Утро занималось, но дворец был тих, как в самый глухой полуночный час. Одну из комнат в западном крыле окутывало особенное безмолвие; темные занавеси и ковры усиливали дремотный полумрак. Робкий рассвет заглядывал в окна, но еще не приглушил сияние алебастрового светильника под потолком, озарявшего две белые кроватки, составленные бок о бок, маленькие, самой изысканно-классической формы. Белоснежные пологи были собраны в фестоны белыми шелковыми шнурами; за ними на пуху и чистейшем батисте спали три малыша. Их головки не оскверняли чепцы, темные кудри одного розового ангелочка и золотистые – двух мальчиков постарше поблескивали в свете лампы на ясных лобиках. У всех троих были безупречной формы веки, очерченные длинной бахромой ресниц. Все трое блаженно спали – символы безмятежности. Рассвело, лампа померкла. Перемена освещения разбудила младшего. Он проснулся, обнаружил себя в одиночестве, и, по обыкновению младенцев – ибо это был живой ребенок, а не восковая кукла, – запищал, выражая свое неудовольствие. Тут же двое других раскрыли глаза, черные, как ночь. Один встал и, перегнувшись через край собственной колыбельки, устремил не по годам сообразительный взгляд в колыбельку брата, затем резво перебрался к тому в гнездышко и, заткнув ручонкой рот малыша, попытался силой добиться соблюдения тишины, впрочем, сопровождая свои действия поцелуями и такими словами, как: [ неразборчиво ] Артур! Маленький [ конец строки утрачен ].
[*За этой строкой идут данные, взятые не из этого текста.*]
### config.mk
export PLATFORM = sky130hd
export DESIGN_NAME = spibuf_ctrl
export DESIGN_NICKNAME = d
export VERILOG_FILES = /design/src/rtl/spibuf_pkg.sv /design/src/rtl/spibuf_fifo.sv /design/src/rtl/spibuf_shift.sv /design/src/rtl/spibuf_irq.sv /design/src/rtl/spibuf_ctrl.sv
export SDC_FILE = /design/constraint.sdc
export NUM_CORES = 1
export LEC_CHECK = 0
export ABC_AREA = 0
export BUFFER_PORTS_ARGS = -buffer_cell sky130_fd_sc_hd__buf_2
export CAP_MARGIN = 20
export CORE_MARGIN = 1.5
export CORE_UTILIZATION = 30
export DETAILED_ROUTE_END_ITERATION = 10
export PLACE_DENSITY = 0.43
export SYNTH_ARGS = -nofsm -noshare
export SYNTH_HDL_FRONTEND = slang
export SYNTH_SLANG_ARGS = --single-unit
export TNS_END_PERCENT = 5
### constraint.sdc
create_clock -name clk -period 5.34 [get_ports clk]
set_input_delay 0.801 -clock clk [delete_from_list [all_inputs] [get_ports clk]]
set_output_delay 0.801 -clock clk [all_outputs]
set_load 0.02 [all_outputs]
--- src/rtl/mesi_snoop_fsm.sv ---
module mesi_snoop_fsm
   import mesi_line_pkg::*;
(
   input  bus_msg_t msg,
   input  logic     hit,
   input  line_st_t cur,
   output logic     upd,
   output line_st_t nxt,
   output logic     wb
);
   always_comb begin
      upd = hit && (msg != MSG_NONE);
      wb  = upd && (cur == LN_M);
      case (msg)
         MSG_READ: nxt = LN_S;
         MSG_READEX,
         MSG_INVAL: nxt = LN_I;
         default:  nxt = cur;
      endcase
   end
endmodule

--- src/rtl/mesi_lock_ctl.sv ---
module mesi_lock_ctl #(
   parameter int ADDR_W = 8
) (
   input  logic              clk,
   input  logic              rst_n,
   input  logic              set,
   input  logic              clr,
   input  logic [ADDR_W-1:0] set_addr,
   input  logic [ADDR_W-1:0] probe_addr,
   output logic              held,
   output logic [ADDR_W-1:0] lock_addr,
   output logic              probe_block
);
   always_ff @(posedge clk or negedge rst_n) begin
      if (!rst_n) begin
         held      <= 1'b0;
         lock_addr <= '0;
      end else if (clr) begin
         held <= 1'b0;
      end else if (set) begin
         held      <= 1'b1;
         lock_addr <= set_addr;
      end
   end

   assign probe_block = held && (probe_addr == lock_addr);
endmodule

--- src/rtl/mesi_line_ctl.sv ---
module mesi_line_ctl
   import mesi_line_pkg::*;
#(
   parameter int ADDR_W    = 8,
   parameter int INDEX_W   = 2,
   parameter bit EXCL_FILL = 1'b1
) (
   input  logic              clk,
   input  logic              rst_n,
   input  logic              loc_valid,
   input  logic [1:0]        loc_op,
   input  logic [ADDR_W-1:0] loc_addr,
   input  logic              loc_sharer,
   output logic              loc_ready,
   output logic              loc_done,
   output logic [1:0]        loc_state,
   output logic              bus_valid,
   output logic [1:0]        bus_msg,
   output logic [ADDR_W-1:0] bus_addr,
   output logic              evict_wb,
   output logic [ADDR_W-1:0] evict_addr,
   input  logic              snp_valid,
   input  logic [1:0]        snp_msg,
   input  logic [ADDR_W-1:0] snp_addr,
   output logic              snp_ready,
   output logic              snp_done,
   output logic              snp_wb,
   output logic              lock_held
);
   localparam int TAG_W = ADDR_W - INDEX_W;

   if (INDEX_W < 1 || INDEX_W >= ADDR_W) begin : g_bad_index
      $error("mesi_line_ctl: INDEX_W must lie in 1..ADDR_W-1");
   end
   if (INDEX_W > 10) begin : g_bad_depth
      $error("mesi_line_ctl: INDEX_W too large for a register array");
   end

   loc_op_t  lop;
   bus_msg_t smsg;
   assign lop  = loc_op_t'(loc_op);
   assign smsg = bus_msg_t'(snp_msg);

   logic [INDEX_W-1:0] loc_idx, snp_idx;
   logic [TAG_W-1:0]   loc_tag, snp_tag;
   assign loc_idx = loc_addr[INDEX_W-1:0];
   assign loc_tag = loc_addr[ADDR_W-1:INDEX_W];
   assign snp_idx = snp_addr[INDEX_W-1:0];
   assign snp_tag = snp_addr[ADDR_W-1:INDEX_W];

   // array
   line_st_t         loc_cur, snp_cur, w_st;
   logic [TAG_W-1:0] loc_old_tag, snp_old_tag, w_tag;
   logic [INDEX_W-1:0] w_idx;
   logic             arr_we;

   mesi_state_array #(.IDX_W(INDEX_W), .TAG_W(TAG_W)) i_array (
      .clk   (clk),
      .rst_n (rst_n),
      .a_idx (loc_idx),
      .b_idx (snp_idx),
      .we    (arr_we),
      .w_idx (w_idx),
      .w_st  (w_st),
      .w_tag (w_tag),
      .a_st  (loc_cur),
      .a_tag (loc_old_tag),
      .b_st  (snp_cur),
      .b_tag (snp_old_tag)
   );

   logic loc_hit, snp_hit;
   assign loc_hit = (loc_cur != LN_I) && (loc_old_tag == loc_tag);
   assign snp_hit = (snp_cur != LN_I) && (snp_old_tag == snp_tag);

   // lock
   logic              lk_held, lk_block;
   logic [ADDR_W-1:0] lock_addr_q;
   logic              loc_fire, snp_fire;

   mesi_lock_ctl #(.ADDR_W(ADDR_W)) i_lock (
      .clk         (clk),
      .rst_n       (rst_n),
      .set         (loc_fire && (lop == OP_RDLK)),
      .clr         (loc_fire && (lop == OP_WR)),
      .set_addr    (loc_addr),
      .probe_addr  (snp_addr),
      .held        (lk_held),
      .lock_addr   (lock_addr_q),
      .probe_block (lk_block)
   );

   assign snp_ready = !lk_block;
   assign snp_fire  = snp_valid && snp_ready;
   assign loc_ready = !snp_fire && !((lop == OP_RDLK) && lk_held);
   assign loc_fire  = loc_valid && loc_ready;

   // transition logic
   line_st_t loc_nxt, snp_nxt;
   bus_msg_t loc_msg;
   logic     snp_upd, snp_wb_c;

   mesi_local_fsm #(.EXCL_FILL(EXCL_FILL)) i_local (
      .op     (lop),
      .hit    (loc_hit),
      .cur    (loc_cur),
      .sharer (loc_sharer),
      .nxt    (loc_nxt),
      .msg    (loc_msg)
   );

   mesi_snoop_fsm i_snoop (
      .msg (smsg),
      .hit (snp_hit),
      .cur (snp_cur),
      .upd (snp_upd),
      .nxt (snp_nxt),
      .wb  (snp_wb_c)
   );

   // single write port: a fired snoop excludes a local access
   always_comb begin
      if (snp_fire) begin
         arr_we = snp_upd;
         w_idx  = snp_idx;
         w_st   = snp_nxt;
         w_tag  = snp_old_tag;
      end else begin
         arr_we = loc_fire;
         w_idx  = loc_idx;
         w_st   = loc_nxt;
         w_tag  = loc_tag;
      end
   end

   logic evict_c;
   assign evict_c = loc_fire && !loc_hit && (loc_cur == LN_M);

   // registered results
   always_ff @(posedge clk or negedge rst_n) begin
      if (!rst_n) begin
         loc_done   <= 1'b0;
         loc_state  <= LN_I;
         bus_valid  <= 1'b0;
         bus_msg    <= MSG_NONE;
         bus_addr   <= '0;
         evict_wb   <= 1'b0;
         evict_addr <= '0;
         snp_done   <= 1'b0;
         snp_wb     <= 1'b0;
      end else begin
         loc_done  <= loc_fire;
         bus_valid <= loc_fire && (loc_msg != MSG_NONE);
         bus_msg   <= loc_fire ? loc_msg : MSG_NONE;
         evict_wb  <= evict_c;
         snp_done  <= snp_fire;
         snp_wb    <= snp_fire && snp_wb_c;
         if (loc_fire) begin
            loc_state <= loc_nxt;
            bus_addr  <= loc_addr;
         end
         if (evict_c) evict_addr <= {loc_old_tag, loc_idx};
      end
   end

   assign lock_held = lk_held;
endmodule

--- config.mk ---
export PLATFORM = sky130hd
export DESIGN_NAME = mesi_line_ctl
export DESIGN_NICKNAME = d
export VERILOG_FILES = /design/src/rtl/mesi_line_pkg.sv /design/src/rtl/mesi_state_array.sv /design/src/rtl/mesi_local_fsm.sv /design/src/rtl/mesi_snoop_fsm.sv /design/src/rtl/mesi_lock_ctl.sv /design/src/rtl/mesi_line_ctl.sv
export SDC_FILE = /design/constraint.sdc
export NUM_CORES = 1
export LEC_CHECK = 0
export BUFFER_PORTS_ARGS = -buffer_cell sky130_fd_sc_hd__buf_4
export CORE_ASPECT_RATIO = 1.2
export CORE_MARGIN = 2
export CORE_UTILIZATION = 61
export CTS_CLUSTER_DIAMETER = 150
export DETAILED_ROUTE_END_ITERATION = 10
export GPL_ROUTABILITY_DRIVEN = 1
export PLACE_DENSITY = 0.92
export RECOVER_POWER = 25
export REMOVE_ABC_BUFFERS = 1
export SETUP_SLACK_MARGIN = 0.05
export SLEW_MARGIN = 30
export SYNTH_ARGS = -nofsm -noshare
export SYNTH_HDL_FRONTEND = slang
export SYNTH_SLANG_ARGS = --single-unit
--- constraint.sdc ---
create_clock -name clk -period 5.5 [get_ports clk]
set_input_delay 0.55 -clock clk [delete_from_list [all_inputs] [get_ports clk]]
set_output_delay 0.55 -clock clk [all_outputs]
set_load 0.05 [all_outputs]
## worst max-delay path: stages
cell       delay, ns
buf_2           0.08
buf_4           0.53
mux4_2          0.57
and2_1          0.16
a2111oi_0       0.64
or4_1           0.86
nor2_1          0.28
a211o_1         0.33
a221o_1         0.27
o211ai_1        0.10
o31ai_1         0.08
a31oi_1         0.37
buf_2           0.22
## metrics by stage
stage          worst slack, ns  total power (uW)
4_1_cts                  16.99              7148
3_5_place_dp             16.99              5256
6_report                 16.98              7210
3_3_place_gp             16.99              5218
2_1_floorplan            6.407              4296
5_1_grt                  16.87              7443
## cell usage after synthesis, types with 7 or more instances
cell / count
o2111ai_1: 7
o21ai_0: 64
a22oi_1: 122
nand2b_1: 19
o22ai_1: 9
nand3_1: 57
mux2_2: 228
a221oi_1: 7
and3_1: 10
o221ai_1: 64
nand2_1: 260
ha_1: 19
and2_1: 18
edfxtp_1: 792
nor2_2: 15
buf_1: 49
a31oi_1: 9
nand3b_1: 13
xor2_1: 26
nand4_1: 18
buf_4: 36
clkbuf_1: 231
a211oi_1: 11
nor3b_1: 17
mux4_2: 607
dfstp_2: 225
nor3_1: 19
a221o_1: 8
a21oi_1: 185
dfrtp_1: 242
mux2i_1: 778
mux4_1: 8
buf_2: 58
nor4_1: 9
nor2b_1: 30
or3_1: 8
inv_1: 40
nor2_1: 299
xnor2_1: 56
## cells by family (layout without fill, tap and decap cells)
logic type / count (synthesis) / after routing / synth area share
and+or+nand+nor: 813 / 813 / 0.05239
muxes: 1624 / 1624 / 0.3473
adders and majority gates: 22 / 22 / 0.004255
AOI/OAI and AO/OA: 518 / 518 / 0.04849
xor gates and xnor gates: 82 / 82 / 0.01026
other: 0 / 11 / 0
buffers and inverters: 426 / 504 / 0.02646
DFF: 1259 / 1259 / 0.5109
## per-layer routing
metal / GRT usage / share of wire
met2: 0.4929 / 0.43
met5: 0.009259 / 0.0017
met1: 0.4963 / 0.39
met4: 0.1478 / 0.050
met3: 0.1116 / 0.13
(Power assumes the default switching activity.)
К счастью, в этот миг дверь королевской детской тихо приотворилась, и вошла дама. Она была в пелерине серого шелка с серебряными пряжками на груди и сдвинутой назад соломенной шляпке, из-под которой выбивались золотистые кудри, обрамляющие воистину аристократическое чело. Поверх шляпки дама набросила газовую вуаль, а в руке держала горностаевую муфту. Идеальная леди, воплощенная элегантность: не королева или герцогиня, не оранжерейный цветок, не дикая роза, но изящный садовый нарцисс. Она скользнула к кроваткам и нагнулась взглянуть на своих детей – ибо то были ее дети. Самым нежным тоном она укорила крошечного деспота и взяла на руки маленького крикуна, теплого и уютного в своей муслиновой ночной рубашонке. Малыш улыбнулся и умолк в тот же миг, как его щека коснулась материнской груди. Затем она с ласковым упреком взглянула на старших. Луч гордости вспыхнул в ее глазах, когда они, с такой здоровой резвостью, вскочили и кудрявыми головками приникли к ней, чтобы разделить с Артуром его подушку. На эту картину стоило посмотреть, и Мэри чувствовала, что даже ее гордый супруг порадовался бы такому зрелищу. Входя в комнату, она была бела как мрамор, сейчас раскраснелась и ожила, лаская королевских детей и думая о том, что они – дети короля. "До свиданья, Ромелла, до свиданья, Хоксклиф", – проговорила Мэри, с гордостью называя своих первенцев их титулами и разом сжимая в объятиях обоих наследников воинственного престола. "И до свиданья, Артур Уэлсли, – продолжала она, осыпая самыми нежными поцелуями дитя, в котором было меньше всего ее собственной бледной утонченности и больше всего – отцовского румяного пригожства. – Сегодня папа о вас услышит, если маму примут хорошо и она посмеет замолвить словечко за других. Думаю, я имею право немножко его разжалобить, раз я мама трех таких благородных сыновей".